* _YOUR GOAL_
Every line from the one with "final cells by" through the end of the material should be written out character for character. Lines before it are excluded.

[[ EXERCISE DATA, beginning ]]

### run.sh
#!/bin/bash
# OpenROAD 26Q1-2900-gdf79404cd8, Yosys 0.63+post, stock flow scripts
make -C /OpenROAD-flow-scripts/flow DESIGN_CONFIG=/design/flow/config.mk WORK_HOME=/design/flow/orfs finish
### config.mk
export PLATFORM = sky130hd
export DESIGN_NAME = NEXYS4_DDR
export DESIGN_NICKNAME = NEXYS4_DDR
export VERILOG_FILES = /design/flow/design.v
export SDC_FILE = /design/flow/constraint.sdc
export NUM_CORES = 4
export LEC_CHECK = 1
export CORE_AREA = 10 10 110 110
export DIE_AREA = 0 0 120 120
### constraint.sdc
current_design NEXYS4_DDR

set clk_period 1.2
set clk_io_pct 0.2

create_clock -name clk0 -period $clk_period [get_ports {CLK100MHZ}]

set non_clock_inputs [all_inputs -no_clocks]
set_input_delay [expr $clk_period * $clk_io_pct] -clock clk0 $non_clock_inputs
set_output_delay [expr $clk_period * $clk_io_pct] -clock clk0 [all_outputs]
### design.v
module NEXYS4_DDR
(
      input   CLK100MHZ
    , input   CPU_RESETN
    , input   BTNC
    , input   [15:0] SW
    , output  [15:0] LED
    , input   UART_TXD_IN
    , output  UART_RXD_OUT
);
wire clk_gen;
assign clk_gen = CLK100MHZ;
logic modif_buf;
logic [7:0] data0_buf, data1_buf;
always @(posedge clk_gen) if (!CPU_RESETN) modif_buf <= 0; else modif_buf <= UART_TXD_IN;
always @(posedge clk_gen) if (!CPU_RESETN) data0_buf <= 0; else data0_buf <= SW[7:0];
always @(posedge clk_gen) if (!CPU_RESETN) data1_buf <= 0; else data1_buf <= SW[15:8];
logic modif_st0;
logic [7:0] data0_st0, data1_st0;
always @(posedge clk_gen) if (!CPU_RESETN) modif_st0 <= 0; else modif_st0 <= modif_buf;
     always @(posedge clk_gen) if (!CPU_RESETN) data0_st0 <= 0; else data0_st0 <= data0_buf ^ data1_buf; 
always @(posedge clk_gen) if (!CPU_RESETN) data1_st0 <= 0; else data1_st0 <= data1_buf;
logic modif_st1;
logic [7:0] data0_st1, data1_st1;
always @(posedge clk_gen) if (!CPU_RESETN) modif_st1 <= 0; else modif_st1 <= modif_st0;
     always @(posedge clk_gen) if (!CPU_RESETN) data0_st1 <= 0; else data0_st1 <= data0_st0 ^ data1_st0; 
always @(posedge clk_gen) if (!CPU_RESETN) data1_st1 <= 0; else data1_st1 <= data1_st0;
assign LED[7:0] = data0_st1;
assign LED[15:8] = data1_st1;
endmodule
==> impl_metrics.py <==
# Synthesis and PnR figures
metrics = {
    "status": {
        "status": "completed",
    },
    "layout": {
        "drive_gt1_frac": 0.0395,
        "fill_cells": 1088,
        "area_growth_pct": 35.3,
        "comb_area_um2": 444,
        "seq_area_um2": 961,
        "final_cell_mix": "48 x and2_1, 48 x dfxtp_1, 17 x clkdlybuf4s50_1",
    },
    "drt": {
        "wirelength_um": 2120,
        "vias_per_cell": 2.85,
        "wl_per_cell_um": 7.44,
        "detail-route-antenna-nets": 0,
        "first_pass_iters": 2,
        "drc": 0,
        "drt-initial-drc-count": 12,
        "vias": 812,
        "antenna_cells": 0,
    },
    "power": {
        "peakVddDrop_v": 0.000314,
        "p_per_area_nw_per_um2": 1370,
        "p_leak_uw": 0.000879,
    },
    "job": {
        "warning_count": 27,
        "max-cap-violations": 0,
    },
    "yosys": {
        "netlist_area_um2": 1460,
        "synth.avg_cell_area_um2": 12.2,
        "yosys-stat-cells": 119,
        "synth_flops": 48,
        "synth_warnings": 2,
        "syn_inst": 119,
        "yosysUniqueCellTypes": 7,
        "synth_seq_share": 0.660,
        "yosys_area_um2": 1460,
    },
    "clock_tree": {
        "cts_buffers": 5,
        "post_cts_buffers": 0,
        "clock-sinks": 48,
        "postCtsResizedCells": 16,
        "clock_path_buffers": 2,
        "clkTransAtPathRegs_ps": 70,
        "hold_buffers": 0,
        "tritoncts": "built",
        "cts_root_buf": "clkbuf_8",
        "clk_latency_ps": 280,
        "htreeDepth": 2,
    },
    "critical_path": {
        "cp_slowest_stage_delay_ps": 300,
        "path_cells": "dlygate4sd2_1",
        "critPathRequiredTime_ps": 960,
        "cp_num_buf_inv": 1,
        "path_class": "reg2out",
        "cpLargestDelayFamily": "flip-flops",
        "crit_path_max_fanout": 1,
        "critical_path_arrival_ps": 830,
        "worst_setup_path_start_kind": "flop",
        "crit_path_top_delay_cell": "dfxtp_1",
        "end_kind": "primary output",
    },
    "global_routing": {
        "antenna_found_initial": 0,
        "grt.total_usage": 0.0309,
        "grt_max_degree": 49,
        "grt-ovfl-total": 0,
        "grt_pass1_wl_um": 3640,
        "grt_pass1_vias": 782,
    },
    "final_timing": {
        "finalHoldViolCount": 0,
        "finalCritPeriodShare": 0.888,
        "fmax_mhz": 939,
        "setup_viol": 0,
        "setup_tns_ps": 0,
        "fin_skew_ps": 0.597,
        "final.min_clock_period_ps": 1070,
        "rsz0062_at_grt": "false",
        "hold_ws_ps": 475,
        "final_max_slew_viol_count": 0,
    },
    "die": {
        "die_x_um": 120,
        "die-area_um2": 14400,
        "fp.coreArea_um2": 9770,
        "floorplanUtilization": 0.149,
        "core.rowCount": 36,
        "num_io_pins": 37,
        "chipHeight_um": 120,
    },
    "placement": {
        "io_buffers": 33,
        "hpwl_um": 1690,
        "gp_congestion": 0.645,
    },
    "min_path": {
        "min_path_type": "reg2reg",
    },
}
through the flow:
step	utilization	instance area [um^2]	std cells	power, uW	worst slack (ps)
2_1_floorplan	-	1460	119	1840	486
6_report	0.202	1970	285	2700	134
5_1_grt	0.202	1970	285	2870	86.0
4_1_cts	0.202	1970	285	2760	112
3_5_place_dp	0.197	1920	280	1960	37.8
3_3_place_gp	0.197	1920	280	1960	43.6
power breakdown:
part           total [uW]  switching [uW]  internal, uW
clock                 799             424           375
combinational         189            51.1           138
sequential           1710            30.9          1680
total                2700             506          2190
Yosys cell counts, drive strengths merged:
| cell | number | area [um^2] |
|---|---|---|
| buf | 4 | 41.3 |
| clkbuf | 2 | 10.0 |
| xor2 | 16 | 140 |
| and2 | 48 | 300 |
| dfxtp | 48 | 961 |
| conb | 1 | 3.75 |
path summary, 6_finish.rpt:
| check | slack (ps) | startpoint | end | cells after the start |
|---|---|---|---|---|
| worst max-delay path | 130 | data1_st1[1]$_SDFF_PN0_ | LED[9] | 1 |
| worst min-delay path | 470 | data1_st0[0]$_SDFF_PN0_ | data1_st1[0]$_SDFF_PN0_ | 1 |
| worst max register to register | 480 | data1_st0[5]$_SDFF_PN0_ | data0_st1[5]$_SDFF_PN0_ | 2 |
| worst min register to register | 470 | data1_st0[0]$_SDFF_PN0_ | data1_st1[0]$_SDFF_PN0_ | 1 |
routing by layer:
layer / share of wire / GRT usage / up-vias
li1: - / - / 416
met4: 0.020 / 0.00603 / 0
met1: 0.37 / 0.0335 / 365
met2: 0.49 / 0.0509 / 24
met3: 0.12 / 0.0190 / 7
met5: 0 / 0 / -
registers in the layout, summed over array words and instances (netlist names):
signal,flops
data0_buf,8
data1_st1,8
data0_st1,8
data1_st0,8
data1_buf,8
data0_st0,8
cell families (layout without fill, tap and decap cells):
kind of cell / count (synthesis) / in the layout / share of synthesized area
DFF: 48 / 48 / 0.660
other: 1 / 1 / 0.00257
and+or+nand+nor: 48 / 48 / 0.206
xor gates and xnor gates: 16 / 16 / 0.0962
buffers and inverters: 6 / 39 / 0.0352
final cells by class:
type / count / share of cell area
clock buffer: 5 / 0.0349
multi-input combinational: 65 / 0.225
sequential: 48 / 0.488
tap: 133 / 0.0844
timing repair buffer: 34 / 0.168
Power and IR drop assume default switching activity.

[[ EXERCISE DATA, end ]]

* _EXERCISE OUTPUT_
final cells by class:
type / count / share of cell area
clock buffer: 5 / 0.0349
multi-input combinational: 65 / 0.225
sequential: 48 / 0.488
tap: 133 / 0.0844
timing repair buffer: 34 / 0.168
Power and IR drop assume default switching activity.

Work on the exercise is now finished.